INSTRUCTIONS FOR THE TASK:
Return every line from the records below in which the word "paths" is found.

(Stored data)
▽
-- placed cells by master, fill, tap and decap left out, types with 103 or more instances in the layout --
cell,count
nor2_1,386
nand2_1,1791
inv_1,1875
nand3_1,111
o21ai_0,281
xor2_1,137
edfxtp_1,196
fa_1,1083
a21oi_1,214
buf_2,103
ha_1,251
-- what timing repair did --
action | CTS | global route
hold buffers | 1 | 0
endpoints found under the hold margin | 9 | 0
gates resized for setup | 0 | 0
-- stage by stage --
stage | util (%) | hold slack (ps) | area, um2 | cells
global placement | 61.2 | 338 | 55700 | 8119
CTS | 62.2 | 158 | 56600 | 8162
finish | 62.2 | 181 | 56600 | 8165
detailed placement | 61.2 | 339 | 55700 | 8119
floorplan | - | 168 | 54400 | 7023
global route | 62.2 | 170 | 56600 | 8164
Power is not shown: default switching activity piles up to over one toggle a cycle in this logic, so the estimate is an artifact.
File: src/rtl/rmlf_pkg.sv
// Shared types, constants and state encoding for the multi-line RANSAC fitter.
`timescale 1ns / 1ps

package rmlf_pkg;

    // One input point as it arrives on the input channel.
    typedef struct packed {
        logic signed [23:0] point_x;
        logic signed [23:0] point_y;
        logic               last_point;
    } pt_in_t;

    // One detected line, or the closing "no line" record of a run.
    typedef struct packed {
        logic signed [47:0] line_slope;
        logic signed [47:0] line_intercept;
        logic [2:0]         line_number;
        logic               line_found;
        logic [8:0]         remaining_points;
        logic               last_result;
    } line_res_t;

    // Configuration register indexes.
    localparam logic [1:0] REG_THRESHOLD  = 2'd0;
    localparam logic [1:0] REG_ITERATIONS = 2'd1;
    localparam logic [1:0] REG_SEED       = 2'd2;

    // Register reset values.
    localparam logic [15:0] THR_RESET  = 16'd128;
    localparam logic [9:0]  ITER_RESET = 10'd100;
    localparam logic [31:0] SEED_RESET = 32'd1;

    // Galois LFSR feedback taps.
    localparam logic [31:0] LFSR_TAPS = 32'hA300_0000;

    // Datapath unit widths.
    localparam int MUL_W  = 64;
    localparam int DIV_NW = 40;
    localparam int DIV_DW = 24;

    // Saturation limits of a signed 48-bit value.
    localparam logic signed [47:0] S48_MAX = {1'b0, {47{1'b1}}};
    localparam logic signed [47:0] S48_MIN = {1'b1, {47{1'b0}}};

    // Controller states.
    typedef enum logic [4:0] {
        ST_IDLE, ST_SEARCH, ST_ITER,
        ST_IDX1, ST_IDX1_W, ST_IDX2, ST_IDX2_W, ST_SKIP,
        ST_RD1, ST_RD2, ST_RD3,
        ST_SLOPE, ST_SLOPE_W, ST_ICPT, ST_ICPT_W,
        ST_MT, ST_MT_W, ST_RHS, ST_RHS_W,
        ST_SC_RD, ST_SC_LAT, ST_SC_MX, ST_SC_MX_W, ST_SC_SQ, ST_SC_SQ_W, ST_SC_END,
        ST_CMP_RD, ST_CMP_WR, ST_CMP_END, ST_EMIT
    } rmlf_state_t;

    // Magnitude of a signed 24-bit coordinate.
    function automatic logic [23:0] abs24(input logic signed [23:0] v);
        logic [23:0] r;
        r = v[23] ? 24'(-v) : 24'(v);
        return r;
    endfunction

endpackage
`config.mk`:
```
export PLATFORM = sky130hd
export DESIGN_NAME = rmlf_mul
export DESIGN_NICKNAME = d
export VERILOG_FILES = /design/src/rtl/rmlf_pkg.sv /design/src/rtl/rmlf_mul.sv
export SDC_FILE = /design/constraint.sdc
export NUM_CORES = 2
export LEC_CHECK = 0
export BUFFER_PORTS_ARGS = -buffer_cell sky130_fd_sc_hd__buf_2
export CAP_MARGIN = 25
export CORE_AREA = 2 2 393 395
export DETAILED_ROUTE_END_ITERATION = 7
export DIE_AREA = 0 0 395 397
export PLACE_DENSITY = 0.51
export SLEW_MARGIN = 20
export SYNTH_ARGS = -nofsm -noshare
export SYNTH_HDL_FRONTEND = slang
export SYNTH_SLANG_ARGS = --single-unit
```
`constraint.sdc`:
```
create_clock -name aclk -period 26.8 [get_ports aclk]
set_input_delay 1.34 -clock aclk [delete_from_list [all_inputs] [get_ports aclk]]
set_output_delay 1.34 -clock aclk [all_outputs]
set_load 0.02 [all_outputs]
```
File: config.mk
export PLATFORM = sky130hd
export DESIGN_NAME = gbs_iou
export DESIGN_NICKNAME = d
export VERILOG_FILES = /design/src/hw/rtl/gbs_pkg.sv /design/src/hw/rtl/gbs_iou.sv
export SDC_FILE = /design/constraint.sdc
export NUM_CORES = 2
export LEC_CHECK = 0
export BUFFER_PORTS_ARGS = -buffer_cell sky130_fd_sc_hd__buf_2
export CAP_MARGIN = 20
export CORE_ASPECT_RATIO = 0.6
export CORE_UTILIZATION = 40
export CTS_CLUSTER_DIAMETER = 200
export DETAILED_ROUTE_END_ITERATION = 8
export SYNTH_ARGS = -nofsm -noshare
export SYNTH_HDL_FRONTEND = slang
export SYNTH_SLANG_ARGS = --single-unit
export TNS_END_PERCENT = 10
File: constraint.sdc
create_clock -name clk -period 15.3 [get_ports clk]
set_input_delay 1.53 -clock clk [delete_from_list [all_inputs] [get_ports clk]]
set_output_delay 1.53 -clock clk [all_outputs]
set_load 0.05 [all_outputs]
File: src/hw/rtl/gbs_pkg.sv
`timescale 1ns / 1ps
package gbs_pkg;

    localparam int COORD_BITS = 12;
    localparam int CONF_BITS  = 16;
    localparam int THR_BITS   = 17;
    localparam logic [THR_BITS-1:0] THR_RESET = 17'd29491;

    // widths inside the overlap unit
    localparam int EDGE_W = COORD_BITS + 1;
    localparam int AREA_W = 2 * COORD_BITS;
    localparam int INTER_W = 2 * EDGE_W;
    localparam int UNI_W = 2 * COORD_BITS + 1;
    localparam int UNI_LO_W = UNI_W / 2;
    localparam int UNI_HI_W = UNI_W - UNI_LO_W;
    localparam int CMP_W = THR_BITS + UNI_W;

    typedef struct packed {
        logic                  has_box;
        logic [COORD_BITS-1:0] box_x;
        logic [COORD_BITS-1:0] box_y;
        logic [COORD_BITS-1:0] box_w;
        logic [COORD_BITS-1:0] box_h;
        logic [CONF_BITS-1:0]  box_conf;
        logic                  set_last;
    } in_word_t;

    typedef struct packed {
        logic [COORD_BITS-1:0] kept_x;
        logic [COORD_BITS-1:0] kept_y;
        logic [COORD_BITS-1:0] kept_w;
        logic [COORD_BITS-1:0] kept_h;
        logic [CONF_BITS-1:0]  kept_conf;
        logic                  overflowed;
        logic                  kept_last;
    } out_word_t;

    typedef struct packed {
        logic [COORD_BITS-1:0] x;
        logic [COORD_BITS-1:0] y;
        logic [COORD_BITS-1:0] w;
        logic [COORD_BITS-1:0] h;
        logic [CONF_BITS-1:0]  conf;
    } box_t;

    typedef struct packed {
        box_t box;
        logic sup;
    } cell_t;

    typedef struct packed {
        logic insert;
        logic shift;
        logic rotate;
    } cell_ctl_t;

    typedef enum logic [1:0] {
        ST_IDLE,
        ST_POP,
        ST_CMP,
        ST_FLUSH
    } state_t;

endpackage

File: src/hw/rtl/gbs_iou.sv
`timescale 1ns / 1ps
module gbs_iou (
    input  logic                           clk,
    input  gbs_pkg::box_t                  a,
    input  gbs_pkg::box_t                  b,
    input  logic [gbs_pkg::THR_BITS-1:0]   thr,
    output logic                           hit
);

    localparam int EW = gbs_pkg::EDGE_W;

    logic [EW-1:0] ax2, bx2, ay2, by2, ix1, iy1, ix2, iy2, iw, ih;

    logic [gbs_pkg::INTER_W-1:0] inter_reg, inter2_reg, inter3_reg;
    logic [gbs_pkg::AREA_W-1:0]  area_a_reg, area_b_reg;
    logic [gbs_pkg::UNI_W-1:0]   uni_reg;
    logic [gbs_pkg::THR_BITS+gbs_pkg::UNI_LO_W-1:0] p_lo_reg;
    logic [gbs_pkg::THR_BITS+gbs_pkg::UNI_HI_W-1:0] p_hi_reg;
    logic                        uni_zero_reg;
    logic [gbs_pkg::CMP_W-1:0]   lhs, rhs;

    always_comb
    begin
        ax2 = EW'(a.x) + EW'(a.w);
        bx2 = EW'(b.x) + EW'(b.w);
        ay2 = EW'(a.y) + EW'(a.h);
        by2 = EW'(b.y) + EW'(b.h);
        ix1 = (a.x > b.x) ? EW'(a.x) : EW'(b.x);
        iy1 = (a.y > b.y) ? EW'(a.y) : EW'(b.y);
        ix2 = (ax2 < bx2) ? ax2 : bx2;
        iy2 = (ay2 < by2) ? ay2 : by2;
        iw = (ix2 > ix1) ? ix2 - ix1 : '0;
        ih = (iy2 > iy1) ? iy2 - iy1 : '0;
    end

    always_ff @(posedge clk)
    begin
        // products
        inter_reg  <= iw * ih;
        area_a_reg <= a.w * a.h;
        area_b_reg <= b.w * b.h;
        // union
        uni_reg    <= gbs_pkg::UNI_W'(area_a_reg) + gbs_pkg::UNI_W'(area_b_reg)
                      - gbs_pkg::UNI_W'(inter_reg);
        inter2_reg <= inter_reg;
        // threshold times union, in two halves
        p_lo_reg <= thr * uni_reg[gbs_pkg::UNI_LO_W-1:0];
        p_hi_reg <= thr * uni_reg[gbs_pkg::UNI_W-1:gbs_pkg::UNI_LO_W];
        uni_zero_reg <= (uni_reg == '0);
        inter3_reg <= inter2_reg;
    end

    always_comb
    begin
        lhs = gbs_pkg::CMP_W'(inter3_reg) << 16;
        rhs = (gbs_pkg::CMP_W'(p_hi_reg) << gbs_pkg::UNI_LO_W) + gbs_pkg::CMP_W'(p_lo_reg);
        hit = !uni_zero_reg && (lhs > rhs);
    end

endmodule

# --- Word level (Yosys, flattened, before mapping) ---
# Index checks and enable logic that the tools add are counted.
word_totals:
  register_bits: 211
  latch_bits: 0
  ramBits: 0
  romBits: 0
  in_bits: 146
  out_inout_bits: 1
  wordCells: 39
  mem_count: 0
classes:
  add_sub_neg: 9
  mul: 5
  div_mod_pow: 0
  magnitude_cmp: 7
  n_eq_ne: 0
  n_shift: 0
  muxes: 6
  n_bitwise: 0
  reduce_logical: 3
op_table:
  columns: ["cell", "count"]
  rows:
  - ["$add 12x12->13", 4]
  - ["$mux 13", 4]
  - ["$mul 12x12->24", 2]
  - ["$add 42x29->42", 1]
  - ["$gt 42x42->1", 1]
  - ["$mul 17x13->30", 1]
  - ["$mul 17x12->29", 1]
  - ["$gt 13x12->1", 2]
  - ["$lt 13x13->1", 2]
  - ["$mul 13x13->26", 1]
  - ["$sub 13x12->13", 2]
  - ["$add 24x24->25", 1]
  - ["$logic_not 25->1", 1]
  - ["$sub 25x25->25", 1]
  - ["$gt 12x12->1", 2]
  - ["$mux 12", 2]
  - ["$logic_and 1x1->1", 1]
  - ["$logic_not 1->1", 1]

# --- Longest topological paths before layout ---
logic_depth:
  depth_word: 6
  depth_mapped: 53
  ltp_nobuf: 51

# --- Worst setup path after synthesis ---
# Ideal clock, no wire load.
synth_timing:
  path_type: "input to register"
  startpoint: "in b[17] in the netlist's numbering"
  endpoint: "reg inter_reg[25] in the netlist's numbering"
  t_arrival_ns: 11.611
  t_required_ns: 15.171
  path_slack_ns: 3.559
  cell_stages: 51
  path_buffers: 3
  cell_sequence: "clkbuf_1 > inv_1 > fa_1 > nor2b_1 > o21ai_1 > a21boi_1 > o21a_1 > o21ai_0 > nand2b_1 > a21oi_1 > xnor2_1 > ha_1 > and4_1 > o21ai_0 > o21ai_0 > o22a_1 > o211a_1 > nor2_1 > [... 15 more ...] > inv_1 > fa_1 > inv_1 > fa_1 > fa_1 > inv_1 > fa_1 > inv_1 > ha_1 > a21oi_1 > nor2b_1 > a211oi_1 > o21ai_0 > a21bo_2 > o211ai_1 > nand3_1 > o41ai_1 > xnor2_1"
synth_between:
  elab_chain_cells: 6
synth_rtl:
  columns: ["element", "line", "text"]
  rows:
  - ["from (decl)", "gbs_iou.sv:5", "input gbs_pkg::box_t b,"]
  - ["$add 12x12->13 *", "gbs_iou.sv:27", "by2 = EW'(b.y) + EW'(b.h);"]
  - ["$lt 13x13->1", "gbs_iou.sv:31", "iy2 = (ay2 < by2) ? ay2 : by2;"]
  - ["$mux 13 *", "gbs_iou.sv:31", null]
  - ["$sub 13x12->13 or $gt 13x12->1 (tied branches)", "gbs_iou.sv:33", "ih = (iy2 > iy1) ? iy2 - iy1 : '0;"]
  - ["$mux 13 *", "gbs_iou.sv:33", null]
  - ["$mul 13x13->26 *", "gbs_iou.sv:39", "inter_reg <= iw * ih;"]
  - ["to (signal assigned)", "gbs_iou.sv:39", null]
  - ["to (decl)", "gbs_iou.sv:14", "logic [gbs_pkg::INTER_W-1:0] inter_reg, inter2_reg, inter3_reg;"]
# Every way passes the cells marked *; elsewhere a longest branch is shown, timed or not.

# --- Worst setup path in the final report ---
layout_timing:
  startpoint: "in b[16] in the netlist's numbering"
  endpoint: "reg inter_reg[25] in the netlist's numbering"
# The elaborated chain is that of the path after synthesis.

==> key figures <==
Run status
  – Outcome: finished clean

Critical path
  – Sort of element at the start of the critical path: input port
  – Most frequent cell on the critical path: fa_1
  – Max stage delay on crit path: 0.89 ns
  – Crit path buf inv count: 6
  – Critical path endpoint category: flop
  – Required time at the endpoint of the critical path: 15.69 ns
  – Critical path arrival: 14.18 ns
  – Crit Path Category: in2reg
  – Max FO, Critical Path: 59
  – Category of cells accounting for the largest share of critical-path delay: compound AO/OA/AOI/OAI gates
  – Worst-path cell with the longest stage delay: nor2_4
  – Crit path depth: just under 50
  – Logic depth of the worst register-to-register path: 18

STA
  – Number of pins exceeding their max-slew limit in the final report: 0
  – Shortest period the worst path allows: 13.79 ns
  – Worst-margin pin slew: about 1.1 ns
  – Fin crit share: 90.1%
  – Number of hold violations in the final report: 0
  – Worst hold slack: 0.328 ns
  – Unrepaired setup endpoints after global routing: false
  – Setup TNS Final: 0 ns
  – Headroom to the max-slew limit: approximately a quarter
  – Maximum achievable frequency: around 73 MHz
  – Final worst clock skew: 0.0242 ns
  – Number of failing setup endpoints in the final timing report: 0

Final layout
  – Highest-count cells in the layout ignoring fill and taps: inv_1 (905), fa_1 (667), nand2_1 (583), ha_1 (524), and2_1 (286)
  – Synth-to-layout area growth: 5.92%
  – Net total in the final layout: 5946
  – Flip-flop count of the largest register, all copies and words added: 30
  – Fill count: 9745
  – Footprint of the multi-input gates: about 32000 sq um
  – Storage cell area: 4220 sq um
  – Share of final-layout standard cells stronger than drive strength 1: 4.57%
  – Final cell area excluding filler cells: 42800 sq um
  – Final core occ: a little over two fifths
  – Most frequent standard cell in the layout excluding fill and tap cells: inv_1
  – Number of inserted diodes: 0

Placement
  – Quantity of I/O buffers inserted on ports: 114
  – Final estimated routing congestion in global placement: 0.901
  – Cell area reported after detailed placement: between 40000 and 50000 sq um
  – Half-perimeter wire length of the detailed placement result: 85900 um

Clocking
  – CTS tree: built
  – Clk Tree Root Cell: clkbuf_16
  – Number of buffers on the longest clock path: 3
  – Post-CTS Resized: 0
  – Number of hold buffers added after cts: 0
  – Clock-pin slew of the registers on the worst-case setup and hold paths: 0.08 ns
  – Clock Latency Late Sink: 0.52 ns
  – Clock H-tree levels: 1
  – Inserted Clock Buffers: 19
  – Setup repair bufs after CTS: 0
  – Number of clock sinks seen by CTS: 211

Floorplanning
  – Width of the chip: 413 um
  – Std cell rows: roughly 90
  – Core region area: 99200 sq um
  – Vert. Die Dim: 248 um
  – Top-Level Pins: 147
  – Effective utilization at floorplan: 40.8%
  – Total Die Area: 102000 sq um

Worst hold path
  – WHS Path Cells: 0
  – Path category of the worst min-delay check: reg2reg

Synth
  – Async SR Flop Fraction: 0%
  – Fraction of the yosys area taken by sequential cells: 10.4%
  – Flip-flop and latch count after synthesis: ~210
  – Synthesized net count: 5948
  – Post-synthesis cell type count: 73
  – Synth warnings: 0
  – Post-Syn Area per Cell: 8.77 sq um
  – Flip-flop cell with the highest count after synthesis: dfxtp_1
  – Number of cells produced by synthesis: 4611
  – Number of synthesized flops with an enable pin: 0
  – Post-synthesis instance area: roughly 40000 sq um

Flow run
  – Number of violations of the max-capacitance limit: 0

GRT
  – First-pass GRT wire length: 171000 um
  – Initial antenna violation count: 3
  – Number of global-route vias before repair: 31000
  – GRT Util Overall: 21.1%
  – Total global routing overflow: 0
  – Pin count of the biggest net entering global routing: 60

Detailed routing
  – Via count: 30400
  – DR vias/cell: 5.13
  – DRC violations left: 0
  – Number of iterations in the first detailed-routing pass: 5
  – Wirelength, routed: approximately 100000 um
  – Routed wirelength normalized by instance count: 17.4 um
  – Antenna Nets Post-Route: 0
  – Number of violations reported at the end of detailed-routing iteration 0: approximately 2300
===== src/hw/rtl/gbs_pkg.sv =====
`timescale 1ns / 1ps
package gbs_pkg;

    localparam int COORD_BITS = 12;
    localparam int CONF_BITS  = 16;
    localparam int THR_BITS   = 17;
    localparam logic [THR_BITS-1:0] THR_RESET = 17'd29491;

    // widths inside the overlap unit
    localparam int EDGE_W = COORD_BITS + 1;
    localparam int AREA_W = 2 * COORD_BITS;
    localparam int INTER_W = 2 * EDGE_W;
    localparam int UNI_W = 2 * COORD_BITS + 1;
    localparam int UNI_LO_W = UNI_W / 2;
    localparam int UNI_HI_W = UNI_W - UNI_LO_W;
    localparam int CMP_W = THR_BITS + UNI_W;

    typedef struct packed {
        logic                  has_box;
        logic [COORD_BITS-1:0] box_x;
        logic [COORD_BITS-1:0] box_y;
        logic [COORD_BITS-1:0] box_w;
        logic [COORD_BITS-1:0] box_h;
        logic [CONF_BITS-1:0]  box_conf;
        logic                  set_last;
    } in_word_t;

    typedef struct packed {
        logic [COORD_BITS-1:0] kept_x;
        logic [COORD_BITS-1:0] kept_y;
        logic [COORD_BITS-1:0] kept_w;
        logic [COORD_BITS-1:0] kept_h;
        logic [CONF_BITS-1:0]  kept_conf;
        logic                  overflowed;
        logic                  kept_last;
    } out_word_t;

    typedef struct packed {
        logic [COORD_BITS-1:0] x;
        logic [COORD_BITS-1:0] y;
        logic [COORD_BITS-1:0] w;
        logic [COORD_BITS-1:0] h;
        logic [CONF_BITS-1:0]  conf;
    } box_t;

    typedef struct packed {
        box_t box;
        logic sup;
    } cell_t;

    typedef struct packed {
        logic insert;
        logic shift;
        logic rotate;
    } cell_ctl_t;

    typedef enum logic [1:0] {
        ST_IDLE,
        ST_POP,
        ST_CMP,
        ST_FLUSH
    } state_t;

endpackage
△
ANSWER SECTION:
# --- Longest topological paths before layout ---
  – Clock-pin slew of the registers on the worst-case setup and hold paths: 0.08 ns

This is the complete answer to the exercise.